◆ WHAT THE TASK ASKS ◆
Determine how many of the lines below hold the word "goes". Give the number and nothing else.

◆ PROVIDED MATERIAL ◆
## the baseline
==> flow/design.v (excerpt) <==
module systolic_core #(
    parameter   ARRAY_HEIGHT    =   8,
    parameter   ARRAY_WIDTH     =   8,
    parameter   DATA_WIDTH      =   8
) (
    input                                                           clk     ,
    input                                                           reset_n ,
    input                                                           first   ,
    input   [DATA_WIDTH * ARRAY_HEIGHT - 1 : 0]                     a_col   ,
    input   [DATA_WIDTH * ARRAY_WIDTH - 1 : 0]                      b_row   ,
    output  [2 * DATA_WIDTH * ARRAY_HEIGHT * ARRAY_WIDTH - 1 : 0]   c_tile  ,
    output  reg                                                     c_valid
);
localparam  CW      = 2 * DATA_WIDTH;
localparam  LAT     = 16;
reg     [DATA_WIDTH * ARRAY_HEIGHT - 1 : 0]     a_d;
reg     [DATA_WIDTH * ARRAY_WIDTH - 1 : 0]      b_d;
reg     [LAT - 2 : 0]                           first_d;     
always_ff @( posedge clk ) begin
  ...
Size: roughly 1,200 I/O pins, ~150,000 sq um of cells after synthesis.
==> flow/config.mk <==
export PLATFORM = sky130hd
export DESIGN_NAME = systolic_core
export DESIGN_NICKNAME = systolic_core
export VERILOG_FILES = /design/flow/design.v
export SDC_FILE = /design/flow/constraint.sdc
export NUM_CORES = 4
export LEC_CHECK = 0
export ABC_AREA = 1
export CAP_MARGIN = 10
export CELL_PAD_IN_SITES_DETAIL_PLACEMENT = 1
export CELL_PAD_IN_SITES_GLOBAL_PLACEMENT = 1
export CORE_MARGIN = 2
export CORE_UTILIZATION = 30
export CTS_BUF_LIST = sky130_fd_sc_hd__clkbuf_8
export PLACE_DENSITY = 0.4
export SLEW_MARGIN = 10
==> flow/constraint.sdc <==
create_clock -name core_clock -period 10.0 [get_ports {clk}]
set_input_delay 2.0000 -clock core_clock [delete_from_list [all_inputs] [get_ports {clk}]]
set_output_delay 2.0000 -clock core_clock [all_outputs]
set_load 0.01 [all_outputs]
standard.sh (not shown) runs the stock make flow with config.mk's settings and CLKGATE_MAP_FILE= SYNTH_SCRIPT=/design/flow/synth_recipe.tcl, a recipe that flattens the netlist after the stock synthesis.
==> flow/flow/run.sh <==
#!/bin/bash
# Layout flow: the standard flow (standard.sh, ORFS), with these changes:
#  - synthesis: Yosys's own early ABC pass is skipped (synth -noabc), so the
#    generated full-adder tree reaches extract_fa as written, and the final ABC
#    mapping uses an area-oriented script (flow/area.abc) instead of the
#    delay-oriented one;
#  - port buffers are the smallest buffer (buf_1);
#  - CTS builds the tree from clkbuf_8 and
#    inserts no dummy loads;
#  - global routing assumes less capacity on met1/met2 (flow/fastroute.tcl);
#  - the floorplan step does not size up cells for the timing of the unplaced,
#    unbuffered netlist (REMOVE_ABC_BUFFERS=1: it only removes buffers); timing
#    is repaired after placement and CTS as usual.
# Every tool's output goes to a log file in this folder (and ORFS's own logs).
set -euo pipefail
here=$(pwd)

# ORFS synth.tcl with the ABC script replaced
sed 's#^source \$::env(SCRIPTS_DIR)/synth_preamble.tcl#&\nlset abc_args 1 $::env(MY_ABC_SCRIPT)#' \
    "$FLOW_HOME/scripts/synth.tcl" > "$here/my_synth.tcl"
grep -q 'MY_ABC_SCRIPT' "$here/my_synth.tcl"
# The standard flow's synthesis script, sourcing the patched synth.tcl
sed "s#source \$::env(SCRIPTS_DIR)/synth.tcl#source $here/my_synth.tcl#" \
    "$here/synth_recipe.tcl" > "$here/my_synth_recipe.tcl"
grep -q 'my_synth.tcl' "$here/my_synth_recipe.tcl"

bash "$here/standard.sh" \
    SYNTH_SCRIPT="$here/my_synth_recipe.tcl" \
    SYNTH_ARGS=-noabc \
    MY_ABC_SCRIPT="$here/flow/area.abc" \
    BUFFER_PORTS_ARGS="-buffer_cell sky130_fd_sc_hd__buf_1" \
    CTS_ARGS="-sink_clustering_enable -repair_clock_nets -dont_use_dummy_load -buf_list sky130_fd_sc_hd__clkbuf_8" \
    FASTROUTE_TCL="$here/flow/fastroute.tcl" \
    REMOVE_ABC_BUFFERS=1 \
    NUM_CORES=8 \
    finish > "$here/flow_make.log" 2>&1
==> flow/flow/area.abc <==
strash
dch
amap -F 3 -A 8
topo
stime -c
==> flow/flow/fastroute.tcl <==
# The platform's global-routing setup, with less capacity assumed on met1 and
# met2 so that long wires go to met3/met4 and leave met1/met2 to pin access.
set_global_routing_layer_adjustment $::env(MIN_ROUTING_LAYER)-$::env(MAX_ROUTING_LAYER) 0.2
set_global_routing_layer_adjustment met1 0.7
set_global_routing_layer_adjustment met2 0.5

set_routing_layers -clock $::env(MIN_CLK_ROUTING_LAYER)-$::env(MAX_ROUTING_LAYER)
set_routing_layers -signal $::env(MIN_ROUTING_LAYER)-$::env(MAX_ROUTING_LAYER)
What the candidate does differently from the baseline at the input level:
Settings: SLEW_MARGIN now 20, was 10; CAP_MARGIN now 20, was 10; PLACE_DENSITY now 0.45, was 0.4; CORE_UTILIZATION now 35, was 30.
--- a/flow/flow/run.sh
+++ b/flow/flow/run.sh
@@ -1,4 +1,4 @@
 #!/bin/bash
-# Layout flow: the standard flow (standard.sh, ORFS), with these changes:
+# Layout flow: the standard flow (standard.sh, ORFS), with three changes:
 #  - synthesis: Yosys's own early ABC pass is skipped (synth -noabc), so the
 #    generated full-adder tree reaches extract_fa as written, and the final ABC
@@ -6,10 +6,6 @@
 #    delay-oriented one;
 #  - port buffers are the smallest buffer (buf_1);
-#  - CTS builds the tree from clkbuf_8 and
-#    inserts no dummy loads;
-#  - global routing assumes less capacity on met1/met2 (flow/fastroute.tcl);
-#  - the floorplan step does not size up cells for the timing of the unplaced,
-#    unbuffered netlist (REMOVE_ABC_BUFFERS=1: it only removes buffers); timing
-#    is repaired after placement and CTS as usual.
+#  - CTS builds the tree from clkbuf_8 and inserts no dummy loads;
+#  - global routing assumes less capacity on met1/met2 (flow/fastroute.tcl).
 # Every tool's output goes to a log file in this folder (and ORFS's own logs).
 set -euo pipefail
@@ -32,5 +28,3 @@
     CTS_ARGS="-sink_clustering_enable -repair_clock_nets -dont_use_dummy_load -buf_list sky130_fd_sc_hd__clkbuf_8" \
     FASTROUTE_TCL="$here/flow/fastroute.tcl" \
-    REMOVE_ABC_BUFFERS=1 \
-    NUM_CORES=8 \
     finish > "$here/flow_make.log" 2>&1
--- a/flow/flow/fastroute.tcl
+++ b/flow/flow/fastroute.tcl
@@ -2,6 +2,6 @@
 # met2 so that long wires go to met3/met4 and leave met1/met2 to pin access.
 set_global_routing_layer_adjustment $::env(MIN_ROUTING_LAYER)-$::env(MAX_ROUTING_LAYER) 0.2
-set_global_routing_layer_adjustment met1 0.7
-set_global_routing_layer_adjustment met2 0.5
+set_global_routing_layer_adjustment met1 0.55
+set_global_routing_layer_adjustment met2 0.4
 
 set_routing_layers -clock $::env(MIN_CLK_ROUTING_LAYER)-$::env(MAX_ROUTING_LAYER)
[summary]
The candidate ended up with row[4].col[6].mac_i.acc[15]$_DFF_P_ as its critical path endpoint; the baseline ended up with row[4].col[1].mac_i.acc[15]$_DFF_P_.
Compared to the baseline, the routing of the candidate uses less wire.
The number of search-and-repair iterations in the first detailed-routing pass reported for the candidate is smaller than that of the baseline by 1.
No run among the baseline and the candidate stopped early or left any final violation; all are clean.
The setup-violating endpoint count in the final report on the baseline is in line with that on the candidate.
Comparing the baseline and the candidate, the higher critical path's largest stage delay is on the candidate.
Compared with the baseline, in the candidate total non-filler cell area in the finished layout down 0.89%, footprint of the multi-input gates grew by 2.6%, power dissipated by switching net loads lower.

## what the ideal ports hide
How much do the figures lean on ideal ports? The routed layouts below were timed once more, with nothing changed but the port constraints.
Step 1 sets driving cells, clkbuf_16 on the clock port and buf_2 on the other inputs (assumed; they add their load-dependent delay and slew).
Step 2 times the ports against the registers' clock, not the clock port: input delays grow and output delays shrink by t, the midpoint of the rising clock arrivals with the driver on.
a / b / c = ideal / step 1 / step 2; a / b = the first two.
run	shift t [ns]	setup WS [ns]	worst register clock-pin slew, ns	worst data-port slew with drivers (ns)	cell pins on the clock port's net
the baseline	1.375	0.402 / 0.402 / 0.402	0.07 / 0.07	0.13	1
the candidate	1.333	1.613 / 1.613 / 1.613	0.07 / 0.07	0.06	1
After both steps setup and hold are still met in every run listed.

◆ SOLUTION FOR THIS TASK ◆
2